Computing a Distance Matrix: Measuring Cache Utilization


In this exercise, we will measure the cache utilization of our distance matrix programs.

Computing a Distance Matrix: Measuring Cache Utilization

We will use the perf tool, which uses several performance counters to profile entire processes. For instance, to profile ls, enter the command: perf stat ls. You will see several performance counter stats.

Note that in the description below, perf profiles the entire program. Since our program spends the vast majority of the time computing the distance matrix, using perf in this manner is suitable for this scenario. However, in programs where we would like to measure the performance of a section of code, the method below will not be suitable.

The tiled distance matrix solution should have improved performance over the row-wise solution. In this exercise, we will use perf to measure the fraction of cache misses for the row-wise and tiled distance matrix solutions. This will allow us to confirm (or refute) that the tiled solution has better cache reuse. We will use the cache-references and cache-misses options in perf.

Test these commands by profiling ls as follows: /usr/bin/perf stat -B -e cache-references,cache-misses ls.

Running Perf and Collecting Performance Measurements

You will not program anything new. Rather, in this exercise, you will collect information regarding performance.

Create a new job script that measures performance by inserting /usr/bin/perf stat -B -e cache-references,cache-misses before the binary file (shown below). In the line below, you may not be using -n depending on how you have implemented your job scripts.

srun -n1 /usr/bin/perf stat -B -e cache-references,cache-misses /path/to/bin/ ...
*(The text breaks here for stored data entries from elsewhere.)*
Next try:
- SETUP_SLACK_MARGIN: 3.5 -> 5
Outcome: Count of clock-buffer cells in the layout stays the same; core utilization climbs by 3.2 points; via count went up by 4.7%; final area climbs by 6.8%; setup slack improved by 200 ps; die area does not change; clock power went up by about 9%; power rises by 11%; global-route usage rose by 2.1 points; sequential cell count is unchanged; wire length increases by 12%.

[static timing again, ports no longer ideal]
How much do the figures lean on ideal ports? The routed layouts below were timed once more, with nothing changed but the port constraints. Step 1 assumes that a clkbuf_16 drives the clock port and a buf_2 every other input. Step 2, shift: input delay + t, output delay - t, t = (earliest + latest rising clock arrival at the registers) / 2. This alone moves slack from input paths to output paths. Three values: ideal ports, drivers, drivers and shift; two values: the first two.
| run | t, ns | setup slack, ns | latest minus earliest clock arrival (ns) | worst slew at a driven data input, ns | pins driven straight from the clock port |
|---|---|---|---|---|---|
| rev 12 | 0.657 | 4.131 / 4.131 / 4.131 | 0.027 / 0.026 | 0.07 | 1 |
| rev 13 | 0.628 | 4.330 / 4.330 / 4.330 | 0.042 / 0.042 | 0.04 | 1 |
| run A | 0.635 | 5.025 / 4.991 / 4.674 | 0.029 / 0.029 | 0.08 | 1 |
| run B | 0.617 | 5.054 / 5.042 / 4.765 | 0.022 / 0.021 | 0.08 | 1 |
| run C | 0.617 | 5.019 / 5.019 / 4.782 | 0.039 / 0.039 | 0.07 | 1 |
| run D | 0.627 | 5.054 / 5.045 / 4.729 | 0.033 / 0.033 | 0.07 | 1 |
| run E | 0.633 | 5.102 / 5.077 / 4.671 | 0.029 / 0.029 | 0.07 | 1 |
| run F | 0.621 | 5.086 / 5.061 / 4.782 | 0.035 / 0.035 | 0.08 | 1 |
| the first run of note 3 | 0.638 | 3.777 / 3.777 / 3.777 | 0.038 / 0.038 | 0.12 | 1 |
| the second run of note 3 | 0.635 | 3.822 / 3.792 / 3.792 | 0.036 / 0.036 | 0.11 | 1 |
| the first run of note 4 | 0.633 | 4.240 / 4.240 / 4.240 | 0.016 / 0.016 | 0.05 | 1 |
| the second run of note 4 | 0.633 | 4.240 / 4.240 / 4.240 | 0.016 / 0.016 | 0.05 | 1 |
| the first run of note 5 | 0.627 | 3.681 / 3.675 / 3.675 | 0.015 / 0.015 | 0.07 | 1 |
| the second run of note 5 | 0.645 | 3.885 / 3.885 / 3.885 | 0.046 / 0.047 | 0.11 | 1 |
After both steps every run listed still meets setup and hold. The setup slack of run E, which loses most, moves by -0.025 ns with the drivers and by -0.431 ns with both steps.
Source: an optimization exercise on an open RTL-to-GDS flow (aim: small area, a short achievable clock period and few clock cycles). Production flows keep margins and buffers that such runs may drop. In this exercise RTL edits were held to simulation tests only and were not proved equivalent to the original. Power and IR drop assume default switching activity.

==> module tx_duration, before the edit <==
module tx_duration #(
	parameter int INV_W = 16
) (
	input  wire logic                 clk,
	input  wire logic                 arst_n,
	input  wire logic                 start,
	input  dur_pkg::dur_kind_t            dur_kind,
	input  dur_pkg::rate_code_t           data_rate,
	input  dur_pkg::resp_len_t            resp_len,
	input  dur_pkg::frame_len_t           next_len,
	input  wire logic                 long_pre,
	input  wire logic [dur_pkg::NUM_RATES-1:0] basic_rate_set,
	input  dur_pkg::dur_t                 sifs,
	output logic                      tab_en,
	output dur_pkg::rate_idx_t                 tab_addr,
	input  wire logic [INV_W-1:0]     tab_data,
	output logic                      dur_valid,
	output dur_pkg::dur_t                      dur,
	output dur_pkg::rate_idx_t                 resp_rate
);
	dur_pkg::rate_idx_t data_idx;
	dur_pkg::rate_idx_t resp_idx;
	logic s_rd;    
	logic s_d1;    
	logic s_f2;    
	logic ofdm_q, both_q;
	logic idle;
	logic has_resp, has_next, both, go;
	logic is_ofdm;
	dur_pkg::frame_len_t nxt_len;
	logic [15:0] nbits;
	logic [18:3] nbn_q;
	logic [1:0] shamt;
	logic [15:0] lomask;
	logic [23:0] kadd, prod;
	dur_pkg::dur_t acc, cst, part, triple, sum;
	assign data_idx = dur_pkg::rate_code_to_index(data_rate);
	basic_rate_sel sel0 (
		.data_idx(data_idx), .basic_rate_set(basic_rate_set), .resp_idx(resp_idx)
	);
	assign has_resp = |resp_len;
	assign has_next = |next_len;
	assign both     = has_resp & has_next;
	assign idle     = ~(s_rd | s_d1);
	assign go       = idle & start & (dur_kind == dur_pkg::dur_single) & (has_resp | has_next);
	assign is_ofdm  = ~data_rate[3];
	always_ff @(posedge clk or negedge arst_n) begin
		if (!arst_n) begin
			s_rd      <= 1'b0;
			s_d1      <= 1'b0;
			s_f2      <= 1'b0;
			tab_en    <= 1'b0;
			dur_valid <= 1'b0;
		end else begin
			s_rd      <= go;
			s_d1      <= s_rd & both;
			s_f2      <= s_d1;
			tab_en    <= go | (s_rd & both);
			dur_valid <= (idle & start & ~go) | (s_rd & ~both) | s_d1;
		end
	end
	assign nxt_len  = s_d1 | ~has_next ? dur_pkg::frame_len_t'(resp_len) : next_len;
	assign cst      = is_ofdm ? 16'd26 : (long_pre ? 16'd192 : 16'd96);
	logic [11:0] inc_c;
	assign inc_c[0] = is_ofdm;
	for (genvar i = 0; i < 11; i++) begin : g_inc
		ha2 u (.a(nxt_len[i + 1]), .b(inc_c[i]), .s(nbits[i + 4]), .co(inc_c[i + 1]));
	end
	assign nbits[15]  = inc_c[11];
	assign nbits[3:0] = {nxt_len[0], is_ofdm, is_ofdm, 1'b0};
	logic [15:0] part_c;
	assign part[0]   = sifs[0];
	ha2 u_part1 (.a(sifs[1]), .b(cst[1]), .s(part[1]), .co(part_c[1]));
	for (genvar i = 2; i < 16; i++) begin : g_part
		if (i < 8) begin : g_f
			fa3 u (.a(sifs[i]), .b(cst[i]), .c(part_c[i - 1]), .s(part[i]), .co(part_c[i]));
		end else begin : g_h
			ha2 u (.a(sifs[i]), .b(part_c[i - 1]), .s(part[i]), .co(part_c[i]));
		end
	end
	logic [15:0] dbl, tri_c;
	assign dbl       = both_q ? {acc[14:0], 1'b0} : 16'd0;
	assign triple[0] = acc[0];
	ha2 u_tri1 (.a(acc[1]), .b(dbl[1]), .s(triple[1]), .co(tri_c[1]));
	for (genvar i = 2; i < 16; i++) begin : g_tri
		fa3 u (.a(acc[i]), .b(dbl[i]), .c(tri_c[i - 1]), .s(triple[i]), .co(tri_c[i]));
	end
	always_ff @(posedge clk) begin
		if (s_rd | s_d1)
			nbn_q <= ~(16'((19'(nbits) << {is_ofdm, s_d1}) >> 3));
		else
			nbn_q <= '1;
		if (s_d1)
			acc <= sum;
		else if (s_rd)
			acc <= triple;
		else
			acc <= go ? part : '0;
		ofdm_q <= is_ofdm;
		both_q <= both;    
	end
	assign shamt  = {ofdm_q, s_f2};
	assign lomask = ~(16'hffff << shamt);
	assign kadd   = {acc & ~lomask, 8'h00} | (24'hff << shamt);
	frame_airtime air0 (
		.nbn(nbn_q), .w(tab_data), .k(kadd), .a(prod)
	);
	assign sum = (prod[23:8] & ~lomask) | (acc & lomask);
	assign dur = sum;
	always_ff @(posedge clk) begin
		if (idle)
			tab_addr <= (dur_kind == dur_pkg::dur_bcast) ? dur_pkg::rate_idx_t'(0) :
				(has_next ? data_idx : resp_idx);
		else
			tab_addr <= resp_idx;
	end
	assign resp_rate = tab_addr;
endmodule
==> flow/config.mk <==
export PLATFORM = sky130hd
export DESIGN_NAME = tx_duration
export DESIGN_NICKNAME = tx_duration
export VERILOG_FILES = /design/flow/design.v
export SDC_FILE = /design/flow/constraint.sdc
export NUM_CORES = 4
export LEC_CHECK = 0
export CAP_MARGIN = 20
export CORE_MARGIN = 2
export CORE_UTILIZATION = 40
export CTS_BUF_LIST = sky130_fd_sc_hd__clkbuf_8
export SLEW_MARGIN = 20
export SYNTH_HIERARCHICAL = 1
export SYNTH_MINIMUM_KEEP_SIZE = 0
==> flow/constraint.sdc <==
create_clock -name core_clock -period 9.0 [get_ports {clk}]
set_input_delay 1.8000 -clock core_clock [delete_from_list [all_inputs] [get_ports {clk}]]
set_output_delay 1.8000 -clock core_clock [all_outputs]
set_load 0.01 [all_outputs]
standard.sh (not shown) runs the stock make flow with config.mk's settings and CLKGATE_MAP_FILE= SYNTH_SCRIPT=/design/flow/synth_recipe.tcl, a recipe that flattens the netlist after the stock synthesis.
==> flow/flow/run.sh <==
#!/bin/bash
# The standard ORFS layout (the standard.sh, all steps), with the port
# buffers made of the smallest buffer cell instead of ORFS's default pick.
set -e
export BUFFER_PORTS_ARGS="-buffer_cell sky130_fd_sc_hd__buf_1"
bash standard.sh > standard.log 2>&1
Testbench counts at the start, summed over its fixed seeds: cycles 5,403.
==> next run, changes <==
--- a/flow/design.v
+++ b/flow/design.v
@@ -1080,13 +1080,13 @@
 );
 	dur_pkg::rate_idx_t data_idx;
 	dur_pkg::rate_idx_t resp_idx;
 	logic s_rd;    
 	logic s_d1;    
 	logic s_f2;    
-	logic ofdm_q, both_q;
+	logic ofdm_q;
 	logic idle;
 	logic has_resp, has_next, both, go;
 	logic is_ofdm;
 	dur_pkg::frame_len_t nxt_len;
 	logic [15:0] nbits;
 	logic [18:3] nbn_q;
@@ -1136,13 +1136,13 @@
 			fa3 u (.a(sifs[i]), .b(cst[i]), .c(part_c[i - 1]), .s(part[i]), .co(part_c[i]));
 		end else begin : g_h
 			ha2 u (.a(sifs[i]), .b(part_c[i - 1]), .s(part[i]), .co(part_c[i]));
 		end
 	end
 	logic [15:0] dbl, tri_c;
-	assign dbl       = both_q ? {acc[14:0], 1'b0} : 16'd0;
+	assign dbl       = both ? {acc[14:0], 1'b0} : 16'd0;
 	assign triple[0] = acc[0];
 	ha2 u_tri1 (.a(acc[1]), .b(dbl[1]), .s(triple[1]), .co(tri_c[1]));
 	for (genvar i = 2; i < 16; i++) begin : g_tri
 		fa3 u (.a(acc[i]), .b(dbl[i]), .c(tri_c[i - 1]), .s(triple[i]), .co(tri_c[i]));
 	end
 	always_ff @(posedge clk) begin
@@ -1154,13 +1154,12 @@
 			acc <= sum;
 		else if (s_rd)
 			acc <= triple;
 		else
 			acc <= go ? part : '0;
 		ofdm_q <= is_ofdm;
-		both_q <= both;    
 	end
 	assign shamt  = {ofdm_q, s_f2};
 	assign lomask = ~(16'hffff << shamt);
 	assign kadd   = {acc & ~lomask, 8'h00} | (24'hff << shamt);
 	frame_airtime air0 (
 		.nbn(nbn_q), .w(tab_data), .k(kadd), .a(prod)
Effect: Routed wire length rose by 1.1%. Total power rose by 0.64%. Clock-buffer cell count drops by 1. Global-route usage rose by 0.23 points. Clock skew rose by 0.011 ns. Sequential power fell by about 2%. Via count came out higher by 0.43%. Combinational power climbs by about 2%. Synthesized area came out higher by 0.33%.
Testbench counts after the change, summed over its fixed seeds: cycles 5,403.

-- port drivers added, routing unchanged --
No port has a modelled driver above. Below, the same layouts with a new extraction and two added sets of constraints. Step 1: set_driving_cell puts a clkbuf_16 on clk and a buf_2 on each other input, an assumption about the parent block. Step 2 also shifts input and output timing later by t, the mid clock arrival at the registers, as if the neighbouring blocks saw the same clock. a / b / c = no drivers / after step 1 / after step 2; a / b = the first two.
| run | t (ns) | setup WS [ns] | hold slack, ns | worst setup path after step 2 | worst slew at a driven data input, ns |
|---|---|---|---|---|---|
| the first run | 0.327 | 0.256 / 0.237 / 0.237 | 0.728 / 0.728 / 0.728 | input to output | 0.05 |
| the second run | 0.322 | 0.241 / 0.249 / -0.070 | 0.744 / 0.744 / 0.744 | input to register | 0.05 |
Met with ideal ports but missed after step 2: setup timing in the second run. The setup slack of the second run, which loses most, moves by +0.008 ns with the drivers and by -0.311 ns with both steps.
In your solution, you must perform the following tasks:

  • Using perf, profile the scalability of the row-wise and tiled distance matrix solutions.
    • Regarding the tiled solution, use the best value of $b$ as before. You can copy and paste or append your job script(s) from the previous executions and insert the perf command as shown above.
    • Note that perf will profile each process. Therefore, when you run $p=20$ ranks, you will get 20 outputs from perf. You will report the average of the perf output in the table below.
    • perf outputs to stderr. Make sure that you check your stderr file (defined by #SBATCH --error=), and not your stdout file.
  • Complete the template table below, which includes the fraction of cache misses as output by perf.
# of Ranks ($p$) % Cache Misses (Row-wise Distance Matrix) % Cache Misses (Tiled Distance Matrix) Job Script Name (*.sh)

Answer the following questions:

  • Q9: Examining the measured percentage of cache misses in the table, does the tiled solution improve cache reuse?